Please give back word for word the lines of the material below between the line containing "### design.v" and the line containing "assign startPulse = armed", inclusive.

"""

From an optimization exercise on the open Yosys and OpenROAD flow, aimed at small area; shortcuts taken in it are not production practice. Only simulation tests tie the RTL to the original design; equivalence was not proved. Power figures rest on the tool's default switching activity, not on a simulated workload.

### run.sh
#!/bin/bash
# synth_recipe.tcl (not shown) runs the flow's synth.tcl, then flattens the netlist and writes it again
# the make line also repeats each setting of config.mk as NAME=value (left out here)
make -C /OpenROAD-flow-scripts/flow DESIGN_CONFIG=/design/flow/config.mk WORK_HOME=/design/flow/orfs CLKGATE_MAP_FILE= SYNTH_SCRIPT=/design/flow/synth_recipe.tcl finish
### constraint.sdc
create_clock -name core_clock -period 5.0 [get_ports {CLK}]
set_input_delay 1.0000 -clock core_clock [delete_from_list [all_inputs] [get_ports {CLK}]]
set_output_delay 1.0000 -clock core_clock [all_outputs]
set_load 0.01 [all_outputs]
### design.v
`default_nettype none
package frameGenPkg;
  localparam int BYTE_W   = 8;
  localparam int STAMP_W  = 24;   
  localparam int FRAMES_W = 8;    
  localparam int PCNT_W   = 13;   
  localparam int TS_W     = 6;    
  localparam int FIFO_AF_LEVEL = 240;   
  localparam logic [39:0] HIT_RECORD = {
    2'b00,      
    5'd4,       
    7'd28,      
    13'h1555,   
    13'h00E0    
  };
endpackage
`default_nettype wire
`timescale 1ns/1ps
`default_nettype none
import frameGenPkg::*;
module burstTimer (
  input  wire                 CLK,
  input  wire                 RST,
  input  wire                 nimIn,
  input  wire                 regTrigger,
  output logic                nimOut,
  output logic                startPulse,
  output logic [STAMP_W-1:0]  eventNumber,
  output logic [TS_W-1:0]     stamp
);
  logic              armed;
  logic [PCNT_W-1:0] periodCnt;
  logic [PCNT_W-1:0] periodInc;
  logic              tsValid;
  assign armed     = nimIn | regTrigger;
  assign periodInc = periodCnt + 1'b1;
  always_ff @(posedge CLK) begin
    if (RST) nimOut <= 1'b0;
    else     nimOut <= armed;
  end
  always_ff @(posedge CLK) begin
    if (RST || !armed || periodCnt[PCNT_W-1]) periodCnt <= '0;
    else                                      periodCnt <= periodInc;
  end
  always_ff @(posedge CLK) begin
    if (RST || !armed)                     eventNumber <= '0;
    else if (periodInc[PCNT_W-1] && !periodCnt[PCNT_W-1]) eventNumber <= eventNumber + 1'b1;
  end
  assign startPulse = armed && periodCnt[PCNT_W-1];
  always_ff @(posedge CLK) begin
    if (RST || !armed)   tsValid <= 1'b0;
    else if (startPulse) tsValid <= 1'b1;
  end
  assign stamp = tsValid ? periodInc[PCNT_W-1:7] : '0;
endmodule
`default_nettype wire
`timescale 1ns/1ps
`default_nettype none
import frameGenPkg::*;
module frameBuilder (
  input  wire                 CLK,
  input  wire                 RST,
  input  wire                 startPulse,
  input  wire  [FRAMES_W-1:0] frameCount,
  input  wire                 almostFull,
  output logic                wrEn,         
  output logic                burstStart,   
  output logic                frameStart,   
  output logic                footerStart,  
  output logic                frameEnd,     
  output logic                lastFrame
);
  logic                busy;
  logic [3:0]          grp;       
  logic [3:0]          idx;       
  logic [FRAMES_W-1:0] framesLeft;
  logic                stepEn;
  assign stepEn      = !almostFull;
  assign lastFrame   = (framesLeft == FRAMES_W'(1));
  assign wrEn        = busy && stepEn;
  assign burstStart  = !busy && stepEn && startPulse && (frameCount != '0);
  assign frameStart  = wrEn && grp == 4'd0 && idx == 4'd0;
  assign footerStart = wrEn && grp == 4'd9 && idx == 4'd0;
  assign frameEnd    = wrEn && grp == 4'd9 && idx == 4'd9;
  always_ff @(posedge CLK) begin
    if (RST) begin
      busy <= 1'b0;
      grp  <= '0;
      idx  <= '0;
    end else if (burstStart) begin
      busy       <= 1'b1;
    end else if (wrEn) begin
      if (idx == 4'd9) begin
        idx <= '0;
        if (grp == 4'd9) begin
          grp <= '0;
          if (lastFrame) busy <= 1'b0;
        end else begin
          grp <= grp + 1'b1;
        end
      end else begin
        idx <= idx + 1'b1;
      end
    end
  end
  always_ff @(posedge CLK) begin
    if (burstStart)    framesLeft <= frameCount;
    else if (frameEnd) framesLeft <= framesLeft - 1'b1;
  end
endmodule
`default_nettype wire
`timescale 1ns/1ps
`default_nettype none
import frameGenPkg::*;
module txByteFifo (
  input  wire                CLK,
  input  wire                RST,
  input  wire                wrEn,
  input  wire                burstStart,
  input  wire                frameStart,
  input  wire                footerStart,
  input  wire  [STAMP_W-1:0] eventNumber,
  input  wire                lastFrame,
  input  wire  [TS_W-1:0]    stamp,
  input  wire                txFull,
  output logic               almostFull,
  output logic               txWr,
  output logic [BYTE_W-1:0]  txData
);
  logic [STAMP_W-1:0] evMem   [4];
  logic               lastMem [4];
  logic [TS_W-1:0]    tsMem   [4];
  logic [1:0] evWr, frWr, evRd, frRd;
  logic [3:0] grp, idx;
  logic [7:0] count;
  logic       doRd;
  assign doRd       = !txFull && (count != '0);
  assign almostFull = (count[7:4] == 4'hF);
  always_ff @(posedge CLK) begin
    if (burstStart)  evMem[evWr]   <= eventNumber;
    if (frameStart)  lastMem[frWr] <= lastFrame;
    if (footerStart) tsMem[frWr]   <= stamp;
  end
  always_ff @(posedge CLK) begin
    if (RST) begin
      evWr  <= 2'd0;
      frWr  <= '0;
      count <= '0;
    end else begin
      if (burstStart) evWr <= evWr + 1'b1;
      if (footerStart) frWr <= frWr + 1'b1;
      case ({wrEn, doRd})
        2'b10:   count <= count + 1'b1;
        2'b01:   count <= count - 1'b1;
        default: count <= count;
      endcase
    end
  end
  logic               curLast;
  logic [STAMP_W-1:0] curEv;
  logic [TS_W-1:0]    curTs;
  logic [BYTE_W-1:0]  rdByte;
  logic [2:0]         recIdx;
  assign curLast = lastMem[frRd];
  assign curEv   = evMem[evRd];
  assign curTs   = tsMem[frRd];
  assign recIdx  = (idx >= 4'd5) ? 3'(idx - 4'd5) : idx[2:0];
  always_comb begin
    rdByte = '0;
    if (grp == 4'd0 || grp == 4'd9) begin
      case (idx)
        4'd0: rdByte = (grp == 4'd9) ? 8'hEA : 8'hAA;
        4'd1: rdByte = 8'h80;
        4'd3: rdByte = {((grp == 4'd9) ? curTs : 6'd0), 1'b0, curEv[23]};
        4'd4: rdByte = curEv[22:15];
        4'd5: rdByte = curEv[14:7];
        4'd6: rdByte = {curEv[6:0], curLast};
        4'd9: rdByte = 8'h10;
        default: rdByte = 8'h00;
      endcase
    end else begin
      rdByte = frameGenPkg::HIT_RECORD[(3'd4 - recIdx)*8 +: 8];
    end
  end
  always_ff @(posedge CLK) begin
    if (RST) begin
      evRd <= '0;
      frRd <= '0;
      grp  <= '0;
      idx  <= '0;
    end else if (doRd) begin
      if (idx == 4'd9) begin
        idx <= '0;
        if (grp == 4'd9) begin
          grp  <= '0;
          frRd <= frRd + 1'b1;
          if (curLast) evRd <= evRd + 1'b1;
        end else begin
          grp <= grp + 1'b1;
        end
      end else begin
        idx <= idx + 1'b1;
      end
    end
  end
  always_ff @(posedge CLK) begin
    if (RST) txWr <= 1'b0;
    else     txWr <= doRd;
  end
  always_ff @(posedge CLK) begin
    if (doRd) txData <= rdByte;
  end
endmodule
`default_nettype wire
`timescale 1ns/1ps
`default_nettype none
import frameGenPkg::*;
module frameSource (
  input  wire                 CLK,
  input  wire                 RST,
  input  wire                 nimIn,
  input  wire                 regTrigger,
  input  wire  [FRAMES_W-1:0] frameCount,
  input  wire                 txFull,
  output wire                 nimOut,
  output wire                 txWr,
  output wire  [BYTE_W-1:0]   txData
);
  wire               startPulse;
  wire [STAMP_W-1:0] eventNumber;
  wire [TS_W-1:0]    stamp;
  wire wrEn, burstStart, frameStart, footerStart, frameEnd, lastFrame;
  wire almostFull;
  burstTimer i_burstTimer (
    .CLK         (CLK),
    .RST         (RST),
    .nimIn       (nimIn),
    .regTrigger  (regTrigger),
    .nimOut      (nimOut),
    .startPulse  (startPulse),
    .eventNumber (eventNumber),
    .stamp       (stamp)
  );
  frameBuilder i_frameBuilder (
    .CLK         (CLK),
    .RST         (RST),
    .startPulse  (startPulse),
    .frameCount  (frameCount),
    .almostFull  (almostFull),
    .wrEn        (wrEn),
    .burstStart  (burstStart),
    .frameStart  (frameStart),
    .footerStart (footerStart),
    .frameEnd    (frameEnd),
    .lastFrame   (lastFrame)
  );
  txByteFifo i_txByteFifo (
    .CLK         (CLK),
    .RST         (RST),
    .wrEn        (wrEn),
    .burstStart  (burstStart),
    .frameStart  (frameStart),
    .footerStart (footerStart),
    .eventNumber (eventNumber),
    .lastFrame   (lastFrame),
    .stamp       (stamp),
    .txFull      (txFull),
    .almostFull  (almostFull),
    .txWr        (txWr),
    .txData      (txData)
  );
endmodule
`default_nettype wire
### config.mk
export PLATFORM = sky130hd
export DESIGN_NAME = frameSource
export DESIGN_NICKNAME = frameSource
export VERILOG_FILES = /design/flow/design.v
export SDC_FILE = /design/flow/constraint.sdc
export NUM_CORES = 4
export LEC_CHECK = 0
export CAP_MARGIN = 20
export CORE_MARGIN = 2
export CORE_UTILIZATION = 40
export SLEW_MARGIN = 20
==> impl_results.md, run 1 <==
- Reg clk slew, reported paths: 0.06 ns
- Max Cap Violations: 0
- Final Hold Violating Endpoints: 0
- Number of global-route vias before repair: 5728
- Leakage: 3.82 nW
- GRT Total Usage: 14.3%
- Layout fillers: 2212
- Hpwl dp: 11900 um
- Sink Count: 217
- VDD IR max: 0.000253 V
- Antenna-violating nets left: 0
- Worst setup EP type: register
- Nets@finish: 842
- Main combinational cell family by area after synthesis: simple AND/OR/NAND/NOR gates
- Placer Congestion: 0.770
- RSZ-0062 raised after global routing: false
- Syn Nets: 814
- CTS tree: yes
- Die Wd: approximately 160 um
- Sequential-to-total area share from yosys stat: 58.9%
- Synth Area per Inst: between 10 and 15 um^2
- Max incr delay on CP: 0.47 ns
- CTS Buffer Depth: 3
- XOR/XNOR share of the synthesized area: 4.94%
- Crit Path Max Fanout: 18
- Clock insertion delay at the later pin of the skew report: 0.50 ns
- Clk_skew: 0.0131 ns
- Post-route setup TNS: 0 ns
- DRC: 0
- Slew Limit Fails: 0
- TritonCTS buffer count: 23
- H-tree Lvls: 1
- Mapped Cells: 774
- Hold buffers post-CTS: 0
- Crit path DAT: 3.56 ns
- Post-synth EDFFs: 140
- Max Clk Rate: about 310 MHz
- Drt total wl: 18100 um
- Critical path's top delay family: compound AO/OA/AOI/OAI gates
- Cell Rows: 57
- # IOs: 23
- Buffer and inverter count on the worst path: 2
- Drt pass-1 iters: 4
- Worst Path Required: 5.38 ns
- Layout cell share with drive strength beyond 1: between 10% and 20%
- Final setup viols: 0
- Area grow syn2layout: 14.3%
- Drt wl/cell: 15.8 um
- CTS resizes: 0
- FF+latch area: 0.00575 mm^2
- Status: complete, no violations
- Ys flop type: edfxtp_1
- DR iter-0 viols: roughly 500
- Mux share of post-synthesis cell area: 8.04%
- Area of the multi-input gates: 0.00375 mm^2
- Synth Area in Simple Gates: 15.9%
- Vias/cell: 5.12
- Fin crit share: 63.6%
- Post-Synth Adder-Cell Area: under 10%
- Commonest cells after routing, fill and taps aside: 140 x edfxtp_1, 97 x nor2_1, 77 x dfxtp_1
- Routed via count: 5842
- Die ar.: 0.0257 mm^2
- Synth async-reset ratio: 0%
- FF+latch count, synth: ~220
- Post-Syn Area: around 0.0098 mm^2
- Area of the core: 0.0241 mm^2
- Ant. Diodes: 0
- Initial Utilization: 40.5%
- Slew margin rel.: 46.7%
- P per Cell Area: 338 mW/mm^2
- Root buffer cell: clkbuf_16
- CP cell instances: clkdlybuf4s50_1 > a21oi_2 > buf_4 > ha_1 > ha_1 > a211oi_1 > o211ai_1 > a211oi_1 > a31oi_1 > mux2_1
- Setup WS post-layout: ~1.8 ns
- First-pass GRT wire length: 29800 um
- Port bufs: 22
- WS Path Type: primary input to register
- Crit-path slowest cell: clkdlybuf4s50_1
- Antenna violations before repair: 0
- Die Ht: 160 um
- Most common cell after layout, fill and taps aside: edfxtp_1
- Placement-stage worst setup slack: 1.29 ns
- Final min period: 3.18 ns
- Largest net degree at the start of global routing: 40
- Synth cell types: between 70 and 80
- Tightest Hold Check Type: register to register
- Compound-gate portion of the synthesized area: 5.83%
- YS warnings: 3
- Post-CTS setup buffers: 0
- Worst slew pin tran: 0.797 ns
- Worst setup SP type: primary input
- GRT Residual Overflow: 0
==> cell families after synthesis <==
kind of cell    count (synthesis)
xor+xnor                       55
buf+inv                        61
flops                         217
compound gates                 88
fa+ha+maj                      27
mux                            49
simple gates                  277
==> final timing paths <==
path,from,endpoint,slack [ns],cells past startpoint
setup / recovery,txFull,i_txByteFifo.count[7],1.82,10
hold / removal,i_burstTimer.periodCnt[12],i_burstTimer.tsValid,0.47,2
setup reg to reg,i_txByteFifo.idx[1],i_txByteFifo.txData[7],1.90,11
hold reg to reg,i_burstTimer.periodCnt[12],i_burstTimer.tsValid,0.47,2
==> power breakdown <==
group	switching, W	total [W]	internal, W
clock network	0.000671	0.00186	0.00119
logic	0.0000180	0.0000308	0.0000128
registers	0.00000199	0.00189	0.00189
==> synthesized netlist by cell type, types with 4 or more instances <==
cell      number  area (um^2)
and2_1         4         25.0
o211ai_1       5         37.5
mux2_2        14          158
nor2_1       101          379
nor3_1        13         65.1
buf_2          9         45.0
o21ai_1        7         35.0
nor3b_1        4         30.0
dfxtp_1       77         1540
and3_1         6         37.5
and2_2         4         30.0
clkbuf_1      12         45.0
nand2_1       32          120
a22oi_1        5         37.5
a211oi_1       4         30.0
nor3_2         5         50.1
and4_1         5         43.8
mux4_2        22          495
xor2_1        29          254
a31oi_1        4         25.0
inv_1         31          116
nand3_1       25          125
or3_1          8         50.1
o21ai_0       11         55.1
ha_1          26          325
nand4_1       22          138
a21oi_1       29          145
mux2i_1       12          120
edfxtp_1     140         4200
buf_6          4         45.0
nor2b_1       16          100
xnor2_1       26          228
==> registers in the layout, indices dropped and copies added, names as in the netlist, named ones only <==
| register | count |
|---|---|
| i_txByteFifo.count | 8 |
| i_txByteFifo.evMem | 96 |
| i_txByteFifo.lastMem | 4 |
| i_frameBuilder.framesLeft | 8 |
| i_txByteFifo.tsMem | 24 |
| i_burstTimer.eventNumber | 24 |
| i_txByteFifo.txWr | 1 |
| i_txByteFifo.frWr | 2 |
| i_frameBuilder.grp | 4 |
| i_txByteFifo.evRd | 2 |
| i_txByteFifo.idx | 4 |
| i_burstTimer.tsValid | 1 |
| i_txByteFifo.txData | 8 |
| i_burstTimer.nimOut | 1 |
| i_burstTimer.periodCnt | 13 |
| i_txByteFifo.frRd | 2 |
| i_frameBuilder.idx | 4 |
| i_frameBuilder.busy | 1 |
| i_txByteFifo.grp | 4 |
| i_txByteFifo.evWr | 2 |
==> per-stage QoR <==
| stage | cells | area [um^2] | hold WS, ns | total power, W | utilization (%) |
|---|---|---|---|---|---|
| floorplan | 774 | 9760 | 0.434 | 0.00194 | - |
| global placement | 1101 | 10300 | 0.440 | 0.00196 | 42.8 |
| detailed placement | 1101 | 10300 | 0.465 | 0.00196 | 42.8 |
| CTS | 1142 | 11200 | 0.479 | 0.00382 | 46.3 |
| global route | 1142 | 11200 | 0.500 | 0.00390 | 46.3 |
| finish | 1142 | 11200 | 0.473 | 0.00377 | 46.3 |
==> layer usage <==
layer	GRT usage, %	part of all wire, %	up-vias
met5	0	0	-
met4	3.24	1.4	0
met2	23.8	47	93
met3	1.69	4.1	22
met1	20.2	48	2819
li1	-	-	2908
==> worst register-to-register path, delay by kind of cell, from the launching register on <==
family	cells	cell delay (ns)
simple gates	2	0.57
flops	1	0.46
buf+inv	2	0.24
compound gates	4	0.81
fa+ha+maj	2	0.62
xor+xnor	1	0.21
==> area by class of cell <==
| type | instances | share of cell area, % |
|---|---|---|
| Sequential cell | 217 | 51.5 |
| Timing Repair Buffer | 33 | 2.72 |
| Inverter | 31 | 1.04 |
| Clock inverter | 12 | 1.94 |
| Clock buffer | 29 | 5.54 |
| Multi-Input combinational cell | 496 | 33.6 |
| Tap cell | 324 | 3.64 |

"""

» **Written answer**
### design.v
`default_nettype none
package frameGenPkg;
  localparam int BYTE_W   = 8;
  localparam int STAMP_W  = 24;   
  localparam int FRAMES_W = 8;    
  localparam int PCNT_W   = 13;   
  localparam int TS_W     = 6;    
  localparam int FIFO_AF_LEVEL = 240;   
  localparam logic [39:0] HIT_RECORD = {
    2'b00,      
    5'd4,       
    7'd28,      
    13'h1555,   
    13'h00E0    
  };
endpackage
`default_nettype wire
`timescale 1ns/1ps
`default_nettype none
import frameGenPkg::*;
module burstTimer (
  input  wire                 CLK,
  input  wire                 RST,
  input  wire                 nimIn,
  input  wire                 regTrigger,
  output logic                nimOut,
  output logic                startPulse,
  output logic [STAMP_W-1:0]  eventNumber,
  output logic [TS_W-1:0]     stamp
);
  logic              armed;
  logic [PCNT_W-1:0] periodCnt;
  logic [PCNT_W-1:0] periodInc;
  logic              tsValid;
  assign armed     = nimIn | regTrigger;
  assign periodInc = periodCnt + 1'b1;
  always_ff @(posedge CLK) begin
    if (RST) nimOut <= 1'b0;
    else     nimOut <= armed;
  end
  always_ff @(posedge CLK) begin
    if (RST || !armed || periodCnt[PCNT_W-1]) periodCnt <= '0;
    else                                      periodCnt <= periodInc;
  end
  always_ff @(posedge CLK) begin
    if (RST || !armed)                     eventNumber <= '0;
    else if (periodInc[PCNT_W-1] && !periodCnt[PCNT_W-1]) eventNumber <= eventNumber + 1'b1;
  end
  assign startPulse = armed && periodCnt[PCNT_W-1];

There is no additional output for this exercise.